- [PROBLEM TO SOLVE] A line belongs in the answer if it contains "overflow"; copy every such line from the entries below.
*** DATA EXTRACTS Section Begins ***
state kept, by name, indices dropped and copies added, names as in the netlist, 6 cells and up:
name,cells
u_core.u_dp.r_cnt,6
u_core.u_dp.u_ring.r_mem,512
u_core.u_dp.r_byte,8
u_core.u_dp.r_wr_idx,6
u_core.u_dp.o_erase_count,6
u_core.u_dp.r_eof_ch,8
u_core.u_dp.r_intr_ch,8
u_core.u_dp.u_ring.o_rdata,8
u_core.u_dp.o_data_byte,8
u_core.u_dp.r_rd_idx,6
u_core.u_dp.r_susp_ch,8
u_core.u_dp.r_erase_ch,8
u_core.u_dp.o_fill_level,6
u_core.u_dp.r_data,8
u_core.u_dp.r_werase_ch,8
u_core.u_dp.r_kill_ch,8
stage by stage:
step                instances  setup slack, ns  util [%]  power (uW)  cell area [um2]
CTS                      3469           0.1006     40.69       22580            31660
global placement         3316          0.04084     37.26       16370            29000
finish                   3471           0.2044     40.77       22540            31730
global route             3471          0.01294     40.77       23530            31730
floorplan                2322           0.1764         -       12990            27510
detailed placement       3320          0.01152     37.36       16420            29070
`src/wts_pkg.sv`:
```
// types, constants and helpers shared by the world-to-screen projection block
// no dependencies
package wts_pkg;

  localparam int CoordW  = 24;
  localparam int CoefW   = 16;
  localparam int ProdW   = CoordW + CoefW;      // 40
  localparam int ClipW   = 43;
  localparam int SumW    = ClipW + 1;           // cx+cw, cw-cy
  localparam int DimW    = 14;
  localparam int ScaledW = SumW + DimW + 1;     // 59
  localparam int DivW    = 62;
  localparam int DenW    = ClipW + 1;           // 2*cw
  localparam int QuotW   = 16;
  localparam int QDepth  = 8;
  localparam int QPtrW   = $clog2(QDepth);
  localparam int FracAlign = 20;

  // 10*cw >= 2^25 is cw >= 3355444
  localparam logic signed [ClipW-1:0] CwMin = 43'sd3355444;

  localparam logic [2:0] REG_X_COEF = 3'd0;
  localparam logic [2:0] REG_Y_COEF = 3'd1;
  localparam logic [2:0] REG_Z_COEF = 3'd2;
  localparam logic [2:0] REG_TRANS  = 3'd3;
  localparam logic [2:0] REG_WIDTH  = 3'd4;
  localparam logic [2:0] REG_HEIGHT = 3'd5;

  localparam int LaneX = 0;
  localparam int LaneY = 1;
  localparam int LaneW = 3;

  typedef struct packed {
    logic signed [CoordW-1:0] pos_x;
    logic signed [CoordW-1:0] pos_y;
    logic signed [CoordW-1:0] pos_z;
  } wts_in_t;

  typedef struct packed {
    logic                     in_front;
    logic signed [15:0]       screen_x;
    logic signed [15:0]       screen_y;
  } wts_out_t;

  typedef struct packed {
    logic [63:0]     x_coefficients;
    logic [63:0]     y_coefficients;
    logic [63:0]     z_coefficients;
    logic [63:0]     translation_terms;
    logic [DimW-1:0] screen_width;
    logic [DimW-1:0] screen_height;
  } wts_cfg_t;

  typedef struct packed {
    logic                    in_front;
    logic signed [SumW-1:0]  sum_x;
    logic signed [SumW-1:0]  sum_y;
    logic signed [ClipW-1:0] cw;
  } wts_qent_t;

  function automatic logic signed [CoefW-1:0] lane(input logic [63:0] r, input int k);
    lane = $signed(r[CoefW*k +: CoefW]);
  endfunction

endpackage

```
`src/wts_queue.sv`:
```
// short fifo between the front and back ends, flop based
// depends on wts_pkg
module wts_queue import wts_pkg::*; (
  input  logic      clk,
  input  logic      rst_n,
  input  logic      push,
  input  wts_qent_t push_data,
  input  logic      pop,
  output wts_qent_t pop_data,
  output logic      empty,
  output logic      almost_full
);

  wts_qent_t        mem_r [QDepth];
  logic [QPtrW-1:0] wr_r, wr_nxt, rd_r, rd_nxt;
  logic [QPtrW:0]   cnt_r, cnt_nxt;

  assign empty    = (cnt_r == '0);
  // leaves room for the items still in the front pipeline
  assign almost_full = (cnt_r > (QPtrW+1)'(QDepth - 4));
  assign pop_data = mem_r[rd_r];

  always_comb begin
    wr_nxt  = push ? wr_r + 1'b1 : wr_r;
    rd_nxt  = pop  ? rd_r + 1'b1 : rd_r;
    cnt_nxt = cnt_r + (QPtrW+1)'(push) - (QPtrW+1)'(pop);
  end

  always_ff @(posedge clk) begin
    if (push) begin
      mem_r[wr_r] <= push_data;
    end
    if (!rst_n) begin
      wr_r  <= '0;
      rd_r  <= '0;
      cnt_r <= '0;
    end else begin
      wr_r  <= wr_nxt;
      rd_r  <= rd_nxt;
      cnt_r <= cnt_nxt;
    end
  end

endmodule

```
`config.mk`:
```
export PLATFORM = sky130hd
export DESIGN_NAME = wts_queue
export DESIGN_NICKNAME = d
export VERILOG_FILES = /design/src/wts_pkg.sv /design/src/wts_queue.sv
export SDC_FILE = /design/constraint.sdc
export NUM_CORES = 1
export LEC_CHECK = 0
export ABC_CLOCK_PERIOD_IN_PS = 26800
export BUFFER_PORTS_ARGS = -buffer_cell sky130_fd_sc_hd__buf_2
export CORE_ASPECT_RATIO = 0.7
export CORE_MARGIN = 10
export CORE_UTILIZATION = 33
export DETAILED_ROUTE_END_ITERATION = 10
export SLEW_MARGIN = 0
export SYNTH_ARGS = -nofsm -noshare
export SYNTH_HDL_FRONTEND = slang
export SYNTH_SLANG_ARGS = --single-unit
```
`constraint.sdc`:
```
create_clock -name clk -period 26.8 [get_ports clk]
set_input_delay 2.68 -clock clk [delete_from_list [all_inputs] [get_ports clk]]
set_output_delay 2.68 -clock clk [all_outputs]
set_load 0.02 [all_outputs]
```
==> qor.txt, run 1 <==
run status - completed
average size of a mapped cell - 25.6 sq um
library cell used as clock root buffer - sky130_fd_sc_hd__clkbuf_16
Worst Path Class, Setup - reg -> out
highest clock rate - 130 MHz
final-report hold violation count - 0
routed vias/inst - 4.83
total length of routed wires - 87800 um
cell type with the highest aggregate area in the netlist - sky130_fd_sc_hd__edfxtp_1
Worst Skew - 0.0201 ns
Worst setup SP type - flop
core occupancy in the finished layout - 0.387
number of routed nets with antenna violations - 0
shortest period the worst path allows - 7.67 ns
Clock H-tree levels - 3
TritonCTS buffer count - 103
portion of the post-synthesis area used by sequential elements - 0.782
violation count after the first detailed-route iteration - 1173
overall die height - 314 um
maximum number of pins on one net before global-route repair - 88
max-cap violations - 0
number of buffers added on ports - 269
power density relative to cell area - 77.0 nW/um^2
setup violators final - 0
remaining max-slew budget at the tightest pin - 0.272
arrival time of data at the critical path endpoint - 4.99 ns
slew at the pin with the worst max-slew slack - 1.09 ns
class of the tightest hold or removal check - reg -> reg
Leakage Power - 15.1 nW
post-CTS resize count - 0
Initial Utilization - 0.334
setup repair after global routing missed its margin - false
average routed wire per standard cell - 24.0 um
nature of the critical path endpoint - primary output
library cells used by synthesis - 27
aggregate global routing overflow - 0
Clk Latency, worst-skew pair - 0.70 ns
die outline area - 139000 sq um
via count of the first global-routing pass - 19000
initial antenna violation count - 10
drt first pass iters - 7
crit path max fanout - 54
vias after detailed routing - 17700
synthesized area - 40900 sq um
maximum buffer depth of the clock tree - 3
TritonCTS clock tree - done
share of final-layout standard cells stronger than drive strength 1 - 0.359
count of yosys warnings during synthesis - 0
worst supply voltage drop on vdd - 0.0000482 V
number of slew-limit violations in the final report - 0
leading post-synthesis cells by cell area - sky130_fd_sc_hd__edfxtp_1, sky130_fd_sc_hd__mux4_1, sky130_fd_sc_hd__mux4_2
weighted congestion at the end of routability-driven global placement - 0.663
floorplan core area - 122000 sq um
DP Wirelength - 48700 um
global routing usage summed across all routing layers - 0.124
wire length of the first global-routing pass - 129000 um
number of ports placed on the die boundary - 270
aggregate negative setup slack - 0 ns
synthesis-stage register bit count - 1069
share of the cycle needed by the critical path after routing - 0.286
Net count, final - 2074
Core Rows - 107
Area growth, synth to finish - 15.9%
overall die width - 441 um
clock edge transition at the registers on the reported setup and hold paths - 0.06 ns
TritonCTS Sinks - 1069
Post-route DRC - 0
hold buffer count at CTS - 0
post-synthesis net count - 1741
area fraction of the dominant cell type after synthesis - 0.776
Setup Fix Bufs, Post-CTS - 0
required time of the critical path - 24.12 ns
gate count after technology mapping - 1596
layer usage:
layer,wire length (um),track usage,up-vias
met5,52,0,-
met4,1610,0.0292,8
met1,37000,0.160,9531
met2,45000,0.212,347
met3,4190,0.0300,117
li1,-,-,7655
logic make-up after synthesis:
kind of cell    synth area share
compound gates          0.000551
simple gates             0.00355
xor+xnor                 0.00107
fa+ha+maj                0.00294
buf+inv                   0.0152
flops                      0.782
mux                        0.195
where the power goes:
group	internal (mW)	switching, mW
clock network	0.830	0.613
logic	0.131	0.178
registers	1.88	0.0148
## config.mk

```make
export PLATFORM = sky130hd
export DESIGN_NAME = abpw_front
export DESIGN_NICKNAME = d
export VERILOG_FILES = /design/src/rtl/abpw_pkg.sv /design/src/rtl/abpw_front.sv
export SDC_FILE = /design/constraint.sdc
export NUM_CORES = 1
export LEC_CHECK = 0
export CAP_MARGIN = 20
export CORE_UTILIZATION = 65
export CTS_BUF_LIST = sky130_fd_sc_hd__clkbuf_4 sky130_fd_sc_hd__clkbuf_8 sky130_fd_sc_hd__clkbuf_16
export DETAILED_ROUTE_END_ITERATION = 16
export DONT_BUFFER_PORTS = 1
export GPL_ROUTABILITY_DRIVEN = 0
export PLACE_DENSITY_LB_ADDON = 0.25
export SYNTH_ARGS = -nofsm -noshare
export SYNTH_HDL_FRONTEND = slang
export SYNTH_SLANG_ARGS = --single-unit
```

## constraint.sdc

```tcl
create_clock -name clock -period 7 [get_ports clock]
set_input_delay 0.35 -clock clock [delete_from_list [all_inputs] [get_ports clock]]
set_output_delay 0.35 -clock clock [all_outputs]
set_load 0.05 [all_outputs]
```

## src/rtl/abpw_pkg.sv

```systemverilog
// shared types, constants and channel helpers for the alpha blend pixel writer
package abpw_pkg;

   localparam int FB_DEPTH   = 65536;
   localparam int MEM_AW     = $clog2(FB_DEPTH);

   localparam int COORD_W    = 10;
   localparam int PITCH_W    = 11;
   localparam int SHIFT_W    = 5;
   localparam int LOSS_W     = 3;
   localparam int CHAN_W     = 8;
   localparam int WORD_W     = 32;
   localparam int WADDR_W    = 16;
   localparam int ADDR_W     = COORD_W + PITCH_W;
   localparam int BLEND_W    = 2 * CHAN_W + 1;

   localparam int REQ_DATA_W = 56;
   localparam int RSP_DATA_W = WADDR_W + WORD_W;

   localparam int CSR_IDX_W  = 3;

   localparam int JOBQ_DEPTH = 4;
   localparam int OUTQ_DEPTH = 8;

   localparam logic [CHAN_W-1:0] CHAN_MAX = 8'd255;

   typedef enum logic [CSR_IDX_W-1:0] {
      CSR_ROW_PITCH   = 3'd0,
      CSR_RED_SHIFT   = 3'd1,
      CSR_GREEN_SHIFT = 3'd2,
      CSR_BLUE_SHIFT  = 3'd3,
      CSR_RED_LOSS    = 3'd4,
      CSR_GREEN_LOSS  = 3'd5,
      CSR_BLUE_LOSS   = 3'd6
   } csr_index_type;

   typedef struct packed {
      logic [PITCH_W-1:0] row_pitch_words;
      logic [SHIFT_W-1:0] red_shift;
      logic [SHIFT_W-1:0] green_shift;
      logic [SHIFT_W-1:0] blue_shift;
      logic [LOSS_W-1:0]  red_loss;
      logic [LOSS_W-1:0]  green_loss;
      logic [LOSS_W-1:0]  blue_loss;
   } cfg_type;

   localparam cfg_type CFG_RESET = '{
      row_pitch_words: PITCH_W'(512),
      red_shift:       SHIFT_W'(16),
      green_shift:     SHIFT_W'(8),
      blue_shift:      SHIFT_W'(0),
      red_loss:        LOSS_W'(0),
      green_loss:      LOSS_W'(0),
      blue_loss:       LOSS_W'(0)
   };

   typedef struct packed {
      logic [ADDR_W-1:0] addr;
      logic              out_of_range;
      logic [CHAN_W-1:0] src_red;
      logic [CHAN_W-1:0] src_green;
      logic [CHAN_W-1:0] src_blue;
      logic [CHAN_W-1:0] src_alpha;
   } job_type;

   typedef struct packed {
      logic    valid;
      job_type job;
   } push_type;

   typedef struct packed {
      logic              valid;
      job_type           job;
   } head_type;

   typedef struct packed {
      logic [WORD_W-1:0]  written_word;
      logic [WADDR_W-1:0] word_address;
      logic               out_of_range;
   } rsp_type;

   function automatic logic [CHAN_W-1:0] chan_unpack(input logic [WORD_W-1:0]  word,
                                                     input logic [SHIFT_W-1:0] shift,
                                                     input logic [LOSS_W-1:0]  loss);
      logic [WORD_W-1:0] msk;
      logic [WORD_W-1:0] fld;
      msk = (WORD_W'(8'hff) >> loss) << shift;
      fld = ((word & msk) >> shift) << loss;
      return fld[CHAN_W-1:0];
   endfunction

   function automatic logic [WORD_W-1:0] chan_pack(input logic [CHAN_W-1:0]  c,
                                                   input logic [SHIFT_W-1:0] shift,
                                                   input logic [LOSS_W-1:0]  loss);
      return (WORD_W'(c) >> loss) << shift;
   endfunction

   // exact floor(v / 255) for v up to 255 * 255
   function automatic logic [CHAN_W-1:0] chan_div255(input logic [BLEND_W-1:0] v);
      logic [BLEND_W-1:0] t;
      t = v + (v >> CHAN_W) + BLEND_W'(1);
      return t[2*CHAN_W-1:CHAN_W];
   endfunction

endpackage

```

## src/rtl/abpw_front.sv

```systemverilog
// front end: control registers, item decode, address and range classification
module abpw_front import abpw_pkg::*; (
   input  logic                  clock,
   input  logic                  reset,
   input  logic                  req_tvalid,
   output logic                  req_tready,
   input  logic [REQ_DATA_W-1:0] req_tdata,
   input  logic                  csr_we,
   input  logic [CSR_IDX_W-1:0]  csr_index,
   input  logic [PITCH_W-1:0]    csr_wdata,
   input  logic                  init_done,
   input  logic                  push_ready,
   output push_type              push,
   output cfg_type               cfg
);

   cfg_type cfg_ff, cfg_in;

   logic [COORD_W-1:0] pos_x, pos_y;
   logic [ADDR_W-1:0]  addr;

   always_comb begin
      cfg_in = cfg_ff;
      if (csr_we) begin
         case (csr_index_type'(csr_index))
            CSR_ROW_PITCH:   cfg_in.row_pitch_words = csr_wdata;
            CSR_RED_SHIFT:   cfg_in.red_shift       = csr_wdata[SHIFT_W-1:0];
            CSR_GREEN_SHIFT: cfg_in.green_shift     = csr_wdata[SHIFT_W-1:0];
            CSR_BLUE_SHIFT:  cfg_in.blue_shift      = csr_wdata[SHIFT_W-1:0];
            CSR_RED_LOSS:    cfg_in.red_loss        = csr_wdata[LOSS_W-1:0];
            CSR_GREEN_LOSS:  cfg_in.green_loss      = csr_wdata[LOSS_W-1:0];
            CSR_BLUE_LOSS:   cfg_in.blue_loss       = csr_wdata[LOSS_W-1:0];
            default: ;
         endcase
      end
   end

   always_ff @(posedge clock) begin
      if (reset) begin
         cfg_ff <= CFG_RESET;
      end else begin
         cfg_ff <= cfg_in;
      end
   end

   assign cfg = cfg_ff;

   assign pos_x = req_tdata[COORD_W-1:0];
   assign pos_y = req_tdata[2*COORD_W-1:COORD_W];

   // 10 x 11 bit product plus column always fits the 21 bit address
   assign addr = ADDR_W'(pos_y) * ADDR_W'(cfg_ff.row_pitch_words) + ADDR_W'(pos_x);

   assign req_tready = push_ready && init_done;

   always_comb begin
      push.valid            = req_tvalid && req_tready;
      push.job.addr         = addr;
      push.job.out_of_range = addr >= ADDR_W'(FB_DEPTH);
      push.job.src_red      = req_tdata[2*COORD_W+CHAN_W-1:2*COORD_W];
      push.job.src_green    = req_tdata[2*COORD_W+2*CHAN_W-1:2*COORD_W+CHAN_W];
      push.job.src_blue     = req_tdata[2*COORD_W+3*CHAN_W-1:2*COORD_W+2*CHAN_W];
      push.job.src_alpha    = req_tdata[2*COORD_W+4*CHAN_W-1:2*COORD_W+3*CHAN_W];
   end

endmodule

```

==> out/metrics.yaml <==
status:
  outcome: "finished, final reports clean"
final_layout:
  fill_cells: 671
  largest_reg_flops: 35
  nets: 841
  diodes: 0
  area_delta_synth_final_pct: 1.440
  drive_gt1_share_pct: 7.827
  final_util_pct: 69.05
drt:
  drtIter0Drc: 181
  met3_length_um: 853
  first_pass_iters: 6
  routed_wl_um: 11510
  vias_per_cell: 5.654
  wl_met1_um: 4757
  wl_met2_um: 5623
  drc: 0
  ant_nets: 0
  wl_per_cell_um: 15.75
  vias: 4133
  top_layer: "met4"
global_route:
  overflow: 0
  grt_max_degree: 36
  grt_antenna_before_repair: 0
  grt_pass1_wl_um: 18900
  grt_pass1_vias: 4166
  gr-usage-all-layers_pct: 26.78
floorplan:
  rows: 33
  die_w_um: 95.23
  core_um2: 8299
  die_area_um2: 9068
  initial_core_util_pct: 68.07
  pin_count: 167
  die_y_um: 95.23
setup_path:
  cp-start-kind: "flip-flop"
  crit_top_cell: "fa_1"
  path_cells: "and2_1 -> fa_1 -> fa_1 -> fa_1 -> fa_1 -> inv_1 -> fa_1 -> inv_1 -> ha_1 -> nand2_1 -> or4_1 -> a211oi_2 -> o211ai_1 -> nand3_1 -> xor2_2 -> or4b_1 -> buf_12"
  cpMaxStageDelayCell: "dfxtp_1"
  slowest_delay_ps: 570
  r2r_slack_ps: 5800
  cp.required_ps: 6650
  r2r_start: "cfg[27]"
  arrival_ps: 6250
  reg2reg_depth: 3
  timing.rr.end: "cfg[27]"
  crit_path_max_fanout: 11
  critical_path_class: "flip-flop to primary output"
  worst_setup_path_end_kind: "primary output"
sta:
  tns_ps: 0
  fmax_mhz: 151.6
  slew_violations: 0
  finalSetupViolCount: 0
  timing.final.crit_share_pct: 94.22
  max-slew-margin-rel_pct: 26.44
  timing.final.crit_period_ps: 6595
  tightest_slew_ps: 1096
  holdWs_ps: 131.4
  fin_ws_ps: 404.8
  hold_viol_final: 0
  skew_ps: 0
  rsz0062_at_grt: "false"
job:
  timing.max_cap.violations: 0
logic_synthesis:
  synth_common_cells: "inv_1, nand2_1, fa_1, ha_1, and2_1"
  synth_edf_count: 0
  yosys.area.top_type: "fa_1"
  netlist_instances: 654
  syn_area_um2: 5649
  ys_seq_elements: 35
  postSynth.asyncResetShare_pct: 0
  yosys_warnings: 0
  synth_ff_type: "dfxtp_1"
  synth.distinct_cells: 47
  synth_top_cell_area_share_pct: 28.35
  yosysMostFrequentCell: "inv_1"
  synth_fp_nets: 870
  seq_area_frac_synth_pct: 12.40
  synth_area_leaders: "fa_1, ha_1, dfxtp_1, inv_1, and2_1"
  syn_avg_cell_area_um2: 8.638
clocking:
  cts_max_path_buffers: 2
  cts_tree: "built"
  root_buffer: "clkbuf_8"
  path_clk_slew_ps: 60
  cts.sinks: 35
  post-cts-setup-buffer-count: 0
  ctsHoldBuffers: 0
  cts_inserted_buffers: 5
  htree_levels: 2
  insertion_delay_ps: 280
  cts.repair.resized: 0
power_and_ir_drop:
  p_per_area_nw_per_um2: 127.5
  power_leakage_nw: 2.909
  ir_drop_mv: 0.1240
hold_path:
  min_to: "cfg[24]"
  whs_path_depth: 1
  hp-start: "reset"
  hold_path.class: "input port to flip-flop"
placed_design:
  portBuffers: 0
  post-place-ws_ps: 711.4
  dp_hpwl_um: 9566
*** DATA EXTRACTS Section Ends ***
- [COMPLETED EXERCISE]
aggregate global routing overflow - 0
  overflow: 0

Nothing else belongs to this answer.